Rejection sampling would be the simplest if possible as described already. However, if you didn't want use that, you could convert the range and disallowed values to sets and find the difference. Then, you could choose a random value out of there.
Assuming you wanted the range to be in [1,n] but not in [i,j] and that you wanted them uniformly distributed.
In Python
total = range(1,n+1)
disallowed = range(i,j+1)
allowed = list( set(total) - set(disallowed) )
return allowed[random.randrange(len(allowed))]
(Note that this is not EXACTLY uniform since in all likeliness, max_rand%len(allowed) != 0 but this will in most practical applications be very close)
I assume that you know how to generate a random number in [1, n) and also your list is ordered like in the example above.
Let's say that you have a list with k elements. Make a map(O(logn)) structure, which will ensure speed if k goes higher. Put all elements from list in map, where element value will be the key and "good" value will be the value. Later on I'll explain about "good" value. So when we have the map then just find a random number in [1, n - k - p)(Later on I'll explain what is p) and if this number is in map then replace it with "good" value.

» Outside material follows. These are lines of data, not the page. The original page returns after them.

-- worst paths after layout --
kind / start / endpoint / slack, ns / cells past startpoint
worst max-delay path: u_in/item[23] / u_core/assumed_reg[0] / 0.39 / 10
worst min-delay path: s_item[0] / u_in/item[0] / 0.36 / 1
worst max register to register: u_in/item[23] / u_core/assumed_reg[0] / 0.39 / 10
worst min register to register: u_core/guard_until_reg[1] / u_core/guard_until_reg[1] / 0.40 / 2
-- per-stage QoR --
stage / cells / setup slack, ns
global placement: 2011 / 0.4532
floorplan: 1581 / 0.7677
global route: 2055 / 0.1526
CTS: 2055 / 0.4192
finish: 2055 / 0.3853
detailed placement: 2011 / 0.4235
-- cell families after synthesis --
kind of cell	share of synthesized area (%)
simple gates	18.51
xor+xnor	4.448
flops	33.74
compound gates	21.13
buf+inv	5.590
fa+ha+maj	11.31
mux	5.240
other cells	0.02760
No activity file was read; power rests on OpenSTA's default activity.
**config.mk**
```make
export PLATFORM = sky130hd
export DESIGN_NAME = tcw_ctrl
export DESIGN_NICKNAME = d
export VERILOG_FILES = /design/src/design/assert_macros.svh /design/src/design/tcw_pkg.sv /design/src/design/tcw_ctrl.sv
export SDC_FILE = /design/constraint.sdc
export NUM_CORES = 1
export LEC_CHECK = 0
export BUFFER_PORTS_ARGS = -buffer_cell sky130_fd_sc_hd__clkbuf_2
export CORE_UTILIZATION = 39
export CTS_BUF_LIST = sky130_fd_sc_hd__clkbuf_2 sky130_fd_sc_hd__clkbuf_4 sky130_fd_sc_hd__clkbuf_8
export CTS_CLUSTER_SIZE = 30
export DETAILED_ROUTE_END_ITERATION = 6
export PLACE_DENSITY = 0.62
export SETUP_SLACK_MARGIN = 0.05
export SYNTH_ARGS = -nofsm -noshare
export SYNTH_HDL_FRONTEND = slang
export SYNTH_SLANG_ARGS = --single-unit
```
**constraint.sdc**
```tcl
create_clock -name clk_i -period 7.1 [get_ports clk_i]
set_input_delay 0.71 -clock clk_i [delete_from_list [all_inputs] [get_ports clk_i]]
set_output_delay 0.71 -clock clk_i [all_outputs]
set_load 0.02 [all_outputs]
```
$ cat src/rtl/core/sha256_pkg.sv
// SHA-256 package: widths, round constants and initial hash values.
// No dependencies; imported by the top level and the checker.
package sha256_pkg;

    localparam int DataW   = 8;
    localparam int WordW   = 32;
    localparam int BlkW    = 16;   // 32-bit words per block
    localparam int IdxW    = 4;
    localparam int RoundW  = 6;
    localparam int DigNumW = 3;
    localparam int LenW    = 64;

    typedef logic [WordW-1:0] word_t;

    function automatic word_t round_k(input logic [RoundW-1:0] t);
        word_t k;
        case (t)
            6'd0: k = 32'h428a2f98; 6'd1: k = 32'h71374491; 6'd2: k = 32'hb5c0fbcf;
            6'd3: k = 32'he9b5dba5; 6'd4: k = 32'h3956c25b; 6'd5: k = 32'h59f111f1;
            6'd6: k = 32'h923f82a4; 6'd7: k = 32'hab1c5ed5; 6'd8: k = 32'hd807aa98;
            6'd9: k = 32'h12835b01; 6'd10: k = 32'h243185be; 6'd11: k = 32'h550c7dc3;
            6'd12: k = 32'h72be5d74; 6'd13: k = 32'h80deb1fe; 6'd14: k = 32'h9bdc06a7;
            6'd15: k = 32'hc19bf174; 6'd16: k = 32'he49b69c1; 6'd17: k = 32'hefbe4786;
            6'd18: k = 32'h0fc19dc6; 6'd19: k = 32'h240ca1cc; 6'd20: k = 32'h2de92c6f;
            6'd21: k = 32'h4a7484aa; 6'd22: k = 32'h5cb0a9dc; 6'd23: k = 32'h76f988da;
            6'd24: k = 32'h983e5152; 6'd25: k = 32'ha831c66d; 6'd26: k = 32'hb00327c8;
            6'd27: k = 32'hbf597fc7; 6'd28: k = 32'hc6e00bf3; 6'd29: k = 32'hd5a79147;
            6'd30: k = 32'h06ca6351; 6'd31: k = 32'h14292967; 6'd32: k = 32'h27b70a85;
            6'd33: k = 32'h2e1b2138; 6'd34: k = 32'h4d2c6dfc; 6'd35: k = 32'h53380d13;
            6'd36: k = 32'h650a7354; 6'd37: k = 32'h766a0abb; 6'd38: k = 32'h81c2c92e;
            6'd39: k = 32'h92722c85; 6'd40: k = 32'ha2bfe8a1; 6'd41: k = 32'ha81a664b;
            6'd42: k = 32'hc24b8b70; 6'd43: k = 32'hc76c51a3; 6'd44: k = 32'hd192e819;
            6'd45: k = 32'hd6990624; 6'd46: k = 32'hf40e3585; 6'd47: k = 32'h106aa070;
            6'd48: k = 32'h19a4c116; 6'd49: k = 32'h1e376c08; 6'd50: k = 32'h2748774c;
            6'd51: k = 32'h34b0bcb5; 6'd52: k = 32'h391c0cb3; 6'd53: k = 32'h4ed8aa4a;
            6'd54: k = 32'h5b9cca4f; 6'd55: k = 32'h682e6ff3; 6'd56: k = 32'h748f82ee;
            6'd57: k = 32'h78a5636f; 6'd58: k = 32'h84c87814; 6'd59: k = 32'h8cc70208;
            6'd60: k = 32'h90befffa; 6'd61: k = 32'ha4506ceb; 6'd62: k = 32'hbef9a3f7;
            default: k = 32'hc67178f2;
        endcase
        return k;
    endfunction

    function automatic word_t init_hash(input logic [DigNumW-1:0] i);
        word_t h;
        case (i)
            3'd0: h = 32'h6a09e667; 3'd1: h = 32'hbb67ae85;
            3'd2: h = 32'h3c6ef372; 3'd3: h = 32'ha54ff53a;
            3'd4: h = 32'h510e527f; 3'd5: h = 32'h9b05688c;
            3'd6: h = 32'h1f83d9ab; default: h = 32'h5be0cd19;
        endcase
        return h;
    endfunction

    function automatic word_t rotr(input word_t x, input int n);
        return (x >> n) | (x << (WordW - n));
    endfunction

    localparam logic [DataW-1:0] PadByte = 8'h80;
    localparam int LenPos = 56;

endpackage

$ cat src/rtl/core/sha256_ram.sv
// Generic single-port-write, single-port-read RAM with registered read data.
// Depends on nothing.
module sha256_ram #(
    parameter int Width = 32,
    parameter int Depth = 16
) (
    input  logic                     aclk,
    input  logic                     wr_en,
    input  logic [$clog2(Depth)-1:0] wr_addr,
    input  logic [Width-1:0]         wr_data,
    input  logic [$clog2(Depth)-1:0] rd_addr,
    output logic [Width-1:0]         rd_data
);
    logic [Width-1:0] mem [Depth];

    always_ff @(posedge aclk) begin
        if (wr_en) begin
            mem[wr_addr] <= wr_data;
        end
        rd_data <= mem[rd_addr];
    end
endmodule

$ cat src/rtl/core/sha256_byte_stream_hasher_unit.sv
// SHA-256 byte stream hasher, top level: byte packing, padding, schedule and rounds.
// Depends on sha256_pkg and sha256_ram (the message schedule window).
//
//  channel | dir | tdata                    | tuser         | tlast
//  s_      | in  | [7:0] data_byte          | [0] byte_present | [0] message_end
//  m_      | out | [31:0] digest_word       | [2:0] word_number | [0] final_word
//
// An ordinary byte is packed into the current word; the 64th byte of a block
// starts a compression: each round reads the schedule window, then adds, and
// a final step folds the working vars into the chain. A beat marked last runs
// one or two padding blocks, each packed and compressed in the same way, then
// shows eight digest words on m_. Reset restores the initial hash values and
// clears the fill count and length. Input is held off while padding or a
// compression runs or the digest waits; m_tready stalls only output.
module sha256_byte_stream_hasher_unit
    import sha256_pkg::*;
(
    input  logic                     aclk,
    input  logic                     aresetn,
    input  logic                     s_tvalid,
    output logic                     s_tready,
    input  logic [sha256_pkg::DataW-1:0] s_tdata,   // [7:0] data_byte
    input  logic                     s_tuser,       // [0] byte_present
    input  logic                     s_tlast,       // message_end
    output logic                     m_tvalid,
    input  logic                     m_tready,
    output logic [sha256_pkg::WordW-1:0] m_tdata,   // [31:0] digest_word
    output logic [sha256_pkg::DigNumW-1:0] m_tuser, // [2:0] word_number
    output logic                     m_tlast        // final_word
);
    localparam logic [2:0] StIdle = 3'd0;
    localparam logic [2:0] StPad  = 3'd1;   // append padding bytes
    localparam logic [2:0] StRead = 3'd2;   // schedule reads in flight
    localparam logic [2:0] StCalc = 3'd3;   // round arithmetic and write back
    localparam logic [2:0] StFin  = 3'd4;   // add working vars into chain
    localparam logic [2:0] StOut  = 3'd5;

    logic [2:0]  state_reg, state_next;
    word_t       h_reg [8];
    word_t       v_reg [8];
    word_t       pack_reg;        // bytes being assembled into a word
    logic [5:0]  fill_reg;        // bytes in current block
    logic [63:0] bits_reg;
    logic [RoundW-1:0] round_reg;
    logic        last_reg;        // padding requested, digest follows block
    logic        lenb_reg;        // length goes in this block
    logic [2:0]  onum_reg;
    logic        mid_reg;         // 0x80 appended: later pad bytes are zero/length

    // schedule RAM: four read phases would be slow; use four RAM copies
    // so w[t-2], w[t-7], w[t-15], w[t-16] read together.
    logic        wr_en;
    logic [IdxW-1:0] wr_addr;
    word_t       wr_data;
    logic [IdxW-1:0] ra [4];
    word_t       rd [4];

    for (genvar g = 0; g < 4; g++) begin : g_sched
        sha256_ram #(.Width(WordW), .Depth(BlkW)) u_ram (
            .aclk(aclk), .wr_en(wr_en), .wr_addr(wr_addr), .wr_data(wr_data),
            .rd_addr(ra[g]), .rd_data(rd[g])
        );
    end

    // byte to insert this cycle
    logic        put_en;
    logic [7:0]  put_byte;
    logic        s_fire;
    assign s_tready = (state_reg == StIdle);
    assign s_fire   = s_tvalid && s_tready;

    always_comb begin
        put_en   = 1'b0;
        put_byte = s_tdata;
        if (s_fire && s_tuser) begin
            put_en = 1'b1;
        end else if (state_reg == StPad) begin
            put_en = 1'b1;
            if (!mid_reg) begin
                put_byte = PadByte;
            end else if (lenb_reg && fill_reg >= 6'(LenPos)) begin
                put_byte = bits_reg[6'(63 - 8 * int'(fill_reg[2:0])) -: 8];
            end else begin
                put_byte = '0;
            end
        end
    end

    // round arithmetic on registered RAM data
    word_t w_t, s0, s1, t1, t2, big0, big1, ch, maj;
    always_comb begin
        s0 = rotr(rd[2], 7) ^ rotr(rd[2], 18) ^ (rd[2] >> 3);
        s1 = rotr(rd[0], 17) ^ rotr(rd[0], 19) ^ (rd[0] >> 10);
        w_t = (round_reg < 6'd16) ? rd[3] : rd[3] + s0 + rd[1] + s1;
        big1 = rotr(v_reg[4], 6) ^ rotr(v_reg[4], 11) ^ rotr(v_reg[4], 25);
        ch   = (v_reg[4] & v_reg[5]) ^ (~v_reg[4] & v_reg[6]);
        t1   = v_reg[7] + big1 + ch + round_k(round_reg) + w_t;
        big0 = rotr(v_reg[0], 2) ^ rotr(v_reg[0], 13) ^ rotr(v_reg[0], 22);
        maj  = (v_reg[0] & v_reg[1]) ^ (v_reg[0] & v_reg[2]) ^ (v_reg[1] & v_reg[2]);
        t2   = big0 + maj;
    end

    logic [7:0] put_word_b;
    assign put_word_b = put_byte;
    always_comb begin
        ra[0] = IdxW'(round_reg - 6'd2);
        ra[1] = IdxW'(round_reg - 6'd7);
        ra[2] = IdxW'(round_reg - 6'd15);
        ra[3] = IdxW'(round_reg);
        wr_en   = 1'b0;
        wr_addr = fill_reg[5:2];
        wr_data = {pack_reg[23:0], put_word_b};
        if (put_en && fill_reg[1:0] == 2'd3) begin
            wr_en = 1'b1;
        end else if (state_reg == StCalc) begin
            wr_en   = 1'b1;
            wr_addr = IdxW'(round_reg);
            wr_data = w_t;
        end
    end

    always_comb begin
        state_next = state_reg;
        case (state_reg)
            StIdle: if (s_fire) begin
                if (s_tuser && fill_reg == 6'd63) state_next = StRead;
                else if (s_tlast) state_next = StPad;
            end
            StPad: if (fill_reg == 6'd63) state_next = StRead;
            StRead: state_next = StCalc;
            StCalc: state_next = (round_reg == 6'd63) ? StFin : StRead;
            StFin: begin
                if (!last_reg) state_next = StIdle;
                else if (lenb_reg) state_next = StOut;
                else state_next = StPad;
            end
            StOut: if (m_tready && onum_reg == 3'd7) state_next = StIdle;
            default: state_next = StIdle;
        endcase
    end

    always_ff @(posedge aclk) begin
        if (!aresetn) begin
            state_reg <= StIdle;
            fill_reg  <= '0;
            bits_reg  <= '0;
            round_reg <= '0;
            last_reg  <= 1'b0;
            lenb_reg  <= 1'b0;
            mid_reg   <= 1'b0;
            onum_reg  <= '0;
            for (int i = 0; i < 8; i++) h_reg[i] <= init_hash(3'(i));
        end else begin
            state_reg <= state_next;
            if (put_en) begin
                pack_reg <= {pack_reg[23:0], put_byte};
                fill_reg <= fill_reg + 6'd1;
                // after the 0x80, later pad bytes are zero/length
                if (state_reg == StPad) begin
                    mid_reg <= 1'b1;
                    // length goes in this block only if 0x80 left room
                    if (!mid_reg) lenb_reg <= (fill_reg < 6'(LenPos));
                end
            end
            if (s_fire) begin
                if (s_tuser) bits_reg <= bits_reg + 64'd8;
                last_reg <= s_tlast;
                mid_reg  <= 1'b0;
            end
            if (state_reg == StPad && fill_reg == 6'd63) begin
                round_reg <= '0;
                for (int i = 0; i < 8; i++) v_reg[i] <= h_reg[i];
            end
            if (state_reg == StIdle && s_fire && s_tuser && fill_reg == 6'd63) begin
                round_reg <= '0;
                for (int i = 0; i < 8; i++) v_reg[i] <= h_reg[i];
            end
            if (state_reg == StCalc) begin
                round_reg <= round_reg + 6'd1;
                v_reg[7] <= v_reg[6]; v_reg[6] <= v_reg[5]; v_reg[5] <= v_reg[4];
                v_reg[4] <= v_reg[3] + t1;
                v_reg[3] <= v_reg[2]; v_reg[2] <= v_reg[1]; v_reg[1] <= v_reg[0];
                v_reg[0] <= t1 + t2;
            end
            if (state_reg == StFin) begin
                for (int i = 0; i < 8; i++) h_reg[i] <= h_reg[i] + v_reg[i];
                if (last_reg && !lenb_reg) begin
                    // second pad block: zeros then length
                    lenb_reg <= 1'b1;
                end
                onum_reg <= '0;
            end
            if (state_reg == StOut && m_tready) begin
                onum_reg <= onum_reg + 3'd1;
                if (onum_reg == 3'd7) begin
                    for (int i = 0; i < 8; i++) h_reg[i] <= init_hash(3'(i));
                    bits_reg <= '0;
                    fill_reg <= '0;
                    last_reg <= 1'b0;
                    lenb_reg <= 1'b0;
                    mid_reg  <= 1'b0;
                end
            end
        end
    end

    assign m_tvalid = (state_reg == StOut);
    assign m_tdata  = h_reg[onum_reg];
    assign m_tuser  = onum_reg;
    assign m_tlast  = (onum_reg == 3'd7);
endmodule

$ cat config.mk
export PLATFORM = sky130hd
export DESIGN_NAME = sha256_byte_stream_hasher_unit
export DESIGN_NICKNAME = d
export VERILOG_FILES = /design/src/rtl/core/sha256_pkg.sv /design/src/rtl/core/sha256_ram.sv /design/src/rtl/core/sha256_byte_stream_hasher_unit.sv
export SDC_FILE = /design/constraint.sdc
export NUM_CORES = 2
export LEC_CHECK = 0
export BUFFER_PORTS_ARGS = -buffer_cell sky130_fd_sc_hd__buf_4
export CAP_MARGIN = 20
export CORE_ASPECT_RATIO = 1.5
export CORE_MARGIN = 3
export CORE_UTILIZATION = 30
export DETAILED_ROUTE_END_ITERATION = 16
export GPL_TIMING_DRIVEN = 0
export REMOVE_ABC_BUFFERS = 1
export SLEW_MARGIN = 20
export SYNTH_ARGS = -nofsm -noshare
export SYNTH_HDL_FRONTEND = slang
export SYNTH_MEMORY_MAX_BITS = 65536
export SYNTH_SLANG_ARGS = --single-unit
$ cat constraint.sdc
create_clock -name aclk -period 13.2 [get_ports aclk]
set_input_delay 0.66 -clock aclk [delete_from_list [all_inputs] [get_ports aclk]]
set_output_delay 0.66 -clock aclk [all_outputs]
set_load 0.005 [all_outputs]
# Word-level counts from Yosys, hierarchy flattened
# Memory sizes are Yosys's and may differ from the RTL's. A register that Yosys moved wholly into a read port is not among the register bits.
# Cells that the tools add are included.
# Widths: inputs -> output; s select.
# word_totals
input_bits	14
mem_bits_ro	2048
ram_bits	2560
register_bits	109
memories	7
# memory_table
memory	depth	word_bits	rd	rd_clocked_by_memory_dff	wr	line	source
(name not given)	64	32	1	1	0	sha256_pkg.sv:17	case (t)
g_sched[0].u_ram.mem	16	32	1	1	1	sha256_ram.sv:14	logic [Width-1:0] mem [Depth];
g_sched[1].u_ram.mem	16	32	1	1	1	sha256_ram.sv:14	
g_sched[2].u_ram.mem	16	32	1	1	1	sha256_ram.sv:14	
g_sched[3].u_ram.mem	16	32	1	1	1	sha256_ram.sv:14	
h_reg	8	32	9	1	8	sha256_byte_stream_hasher_unit.sv:39	word_t h_reg [8];
+1 memories	-	-	-	-	-	-	
# op_classes
n_mux	135
n_shift	1
n_reduce_logical	18
eq_ne	13
n_lt_le_gt_ge	3
n_bitwise	59
n_addsub	26
# ops
operator	n
$mux 32	67
$add 32x32->32	18
$xor 32x32->32	9
$mux 64	4
$and 32x32->32	5
$shiftx 71x6->8	1
$add 64x4->64 const B	1
$mux 6	8
$mux 1	37
$mux 3	12
$mux 8	4
$not 32->32	1
$or 1x1->1	32
$or 10x32->32	1
$or 13x32->32	1
$or 14x32->32	1
$or 15x32->32	1
$or 19x32->32	1
$or 21x32->32	1
$or 25x32->32	1
$or 26x32->32	1
$or 30x32->32	1
$or 7x32->32	1
$xor 32x22->32	1
other kinds (27)	45

# Depth between registers and ports, before layout
# depth
ltp_word	10
mapped_depth	49
ltp_nobuf	49

# Modules after synthesis
# Synthesis repeated with hierarchy kept, for this count alone.
# unflattened
hier_cells	9547
hier_area_um2	133738.3
# modules_own_cells
module	seq_area_each_um2	area_each_um2	instances	cells_per_inst
sha256_byte_stream_hasher_unit	16515.8	54359.6	1	6195
sha256_ram at g_sched[2].u_ram ...	16015.4	19854.0	2	838
sha256_ram at g_sched[0].u_ram ...	16015.4	19835.3	2	838

# Worst setup path after synthesis
# No wires, ideal clock.
# synth_path
kind	input-to-reg
start	input aresetn
end	memory v_reg[0][0] (netlist bit) (enable)
setup_slack_ns	3.004
arrival_time_ns	9.450
path_stages	5
t_required_ns	12.454
path_cell_list	clkbuf_1 > clkbuf_1 > inv_1 > clkbuf_1 > nor2_1
# synth_lines
item	line	source
start, declared	sha256_byte_stream_hasher_unit.sv:19	input logic aresetn,
end, declared	sha256_byte_stream_hasher_unit.sv:40	word_t v_reg [8];

==> run_results.csv <==
group,metric,value,unit
run_status,status,"complete, no violations",
synthesis,yosysTopAreaCellShare,0.331,
layout,multi_input_area,46200,µm²
route,drtIter0Drc,5266,
clock_network,cts_max_path_buffers,3,
clock_network,post_cts_buffers,0,
worst_hold_path,hold_path.class,"in -> reg",
floorplanning,die_area,284000,µm²
route,drt-wirelength-per-cell,26.0,µm
layout,nets,7496,
synthesis,synth.area.top_cells,"edfxtp_1, mux4_2, dfxtp_1, ha_1, fa_1",
setup_path,path_class,"reg -> reg",
setup_path,end_kind,"flop",
placement,io_buffers,51,
setup_path,worstSetupStartpointType,"flop",
timing,setup_viol,0,
job,maxCapViolCount,0,
setup_path,critPathArrivalTime,12.81,ns
global_routing,grt_max_degree,80,
synthesis,synth_edf_count,920,
timing,setup_ws,0.943,ns
synthesis,synth_area,83400,µm²
route,ant_nets,0,
clock_network,hold_buffers,0,
timing,min_period,12.26,ns
clock_network,cts_tree,"yes",
timing,timing.hold.ws,0.114,ns
synthesis,synth.distinct_cells,101,
synthesis,async_flop_share,0,
route,vias_per_cell,5.52,
route,drt_wl_total,278000,µm
clock_network,clk_pin_slew,0.07,ns
layout,seq_area,34500,µm²
layout,largest_register_ffs,512,
timing,finalHoldViolations,0,
floorplanning,initial_utilization,0.302,
global_routing,grt_pass1_vias,60900,
synthesis,ys_warn_count,0,
timing,rsz0062_at_grt,"false",
power,p_leak,0.0339,µW
global_routing,grt-ovfl-total,0,
setup_path,slowest_delay,0.80,ns
clock_network,clkSinkCount,1261,
setup_path,crit_fanout,5,
synthesis,yosys_register_bits,1261,
synthesis,syn-mean-instance-area,12.0,µm²
floorplanning,die_x,436,µm
layout,syn2layout_area_growth,14.2,%
clock_network,clock_latency,0.84,ns
synthesis,yosys.area.top_type,"edfxtp_1",
timing,max_freq,81.6,MHz
clock_network,cts_resized,0,
layout,layout-drive-gt1-share,0.194,
timing,skew,0.0392,ns
clock_network,root_buffer,"clkbuf_16",
power,ir_drop,0.0000903,V
setup_path,crit_required,13.76,ns
placement,pre_cts_ws,1.36,ns
floorplanning,core,276000,µm²
timing,slew_headroom,0.124,
route,drt_pass1_iterations,8,
placement,place_congestion,0.946,
floorplanning,die_height,652,µm
clock_network,cts_buffers,142,
synthesis,synthCells,6949,
layout,n_fill_cell,26700,
timing,worstMarginPinSlew,1.30,ns
placement,dp_hpwl,212000,µm
timing,slew_viol_final,0,
synthesis,synth_flop_cell,"edfxtp_1",
synthesis,yosysMostFrequentCell,"edfxtp_1",
global_routing,grt_pass1_wl,406000,µm
power,p_per_area,93.8,nW/µm²
setup_path,cp_slowest_cell,"xnor2_1",
synthesis,synth.top_cells.by_count,"edfxtp_1, mux4_2, nand2_1",
route,vias,59100,
route,drcViolationCount,0,
clock_network,h-tree-depth,4,
global_routing,antenna_found_initial,4,
floorplanning,fp-row-count,236,
global_routing,grtUsageTotal,0.192,
timing,fin_crit_sh,0.929,
synthesis,ys_seq_area_frac,0.413,
floorplanning,ios,52,
==> worst paths after layout <==
check | start | endpoint | slack (ns) | cells after the start
max | g_sched[0].u_ram.rd_data[21] | v_reg[0][31] | 0.94 | 47
min | s_tlast | last_reg | 0.11 | 3
max reg2reg | g_sched[0].u_ram.rd_data[21] | v_reg[0][31] | 0.94 | 47
min reg2reg | pack_reg[8] | pack_reg[16] | 0.46 | 0
==> power by group <==
group	internal, µW	total [µW]	switching, µW
Clock	2460	4250	1790
Combinational	154	388	233
Sequential	4260	4290	31.4
Total	6880	8930	2060
==> layout make-up <==
cell class,instances,share of cell area
Clock inverter,81,0.0113
Sequential cell,1261,0.362
Antenna cell,2,0.0000526
Clock buffer,183,0.0410
Multi-Input combinational cell,4876,0.485
Timing Repair Buffer,176,0.0347
Inverter,435,0.0173
Tap cell,3689,0.0485
==> stage by stage <==
stage          TNS [ns]  power [µW]  instance area, µm²  std cells  utilization
6_report              0        8930               95200      10700        0.345
5_1_grt               0        9200               95200      10700        0.345
4_1_cts               0        9010               95200      10700        0.345
3_5_place_dp          0        4760               90200      10400        0.327
3_3_place_gp   -7396.27        4750               86900      10300        0.315
2_1_floorplan  -2008.82        4620               81900       6572            -
==> routing by layer <==
layer | wire, µm | share of wire | global-route usage
met1 | 93500 | 0.34 | 0.197
met2 | 147000 | 0.53 | 0.354
met3 | 13800 | 0.050 | 0.0259
met4 | 24200 | 0.087 | 0.142
met5 | 13 | 0.000047 | 0
==> layout by cell type, fill, tap and decap left out, types with 18 or more instances in the layout <==
cell type	netlist	final
dfxtp_1	341	334
mux2_2	274	274
inv_1	431	427
edfxtp_1	920	920
o211ai_1	47	47
xnor2_1	395	395
mux4_2	582	582
nand2b_1	70	70
clkbuf_16	0	146
a21oi_1	421	420
o21ai_0	378	376
and2_1	18	18
a21o_1	187	187
o21bai_1	52	52
a211oi_1	39	39
clkbuf_1	278	25
buf_16	0	68
nor3_1	76	75
ha_1	395	393
a211o_1	21	21
a221oi_1	20	20
o21a_1	54	54
o21ai_1	40	40
and3_1	29	28
nand4_1	33	33
buf_4	2	57
fa_1	195	195
nand3_1	100	99
buf_12	0	50
nor2_1	366	345
nor2_4	1	22
xor2_1	198	195
nand2_1	486	482
a31oi_1	54	52
o31ai_1	20	20
or3_1	33	32
nor2b_1	46	46
==> critical path: cells and delay by family, from the launching register on <==
family / cells / cell delay, ns
compound gates: 21 / 4.94
fa+ha+maj: 9 / 3.80
xor+xnor: 5 / 1.68
simple gates: 6 / 0.67
flops: 1 / 0.44
buf+inv: 6 / 0.42
==> logic make-up (layout without fill, tap and decap cells) <==
kind of cell	after synthesis	after routing	share of synthesized area
simple gates	1314	1314	0.0713
mux	869	869	0.196
fa+ha+maj	595	595	0.107
buf+inv	812	875	0.0373
xor+xnor	596	596	0.0630
other cells	0	2	0
compound gates	1502	1502	0.113
flops	1261	1261	0.413
Note: power is estimated with default switching activity, not from simulation.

"GOOD" value -> Let's start from k-th element. It's good value is its own value + 1, because the very next element is "good" for us. Now let's look at (k-1)th element. We assume that its good value is again its own value + 1. If this value is equal to k-th element then the "good" value for (k-1)th element is k-th "good" value + 1. Also you will have to store the largest "good" value. If the largest value exceed n then p(from above) will be p = largest - n.
Of course I recommend you this only if k is big number otherwise #Timothy Shields' method is perfect.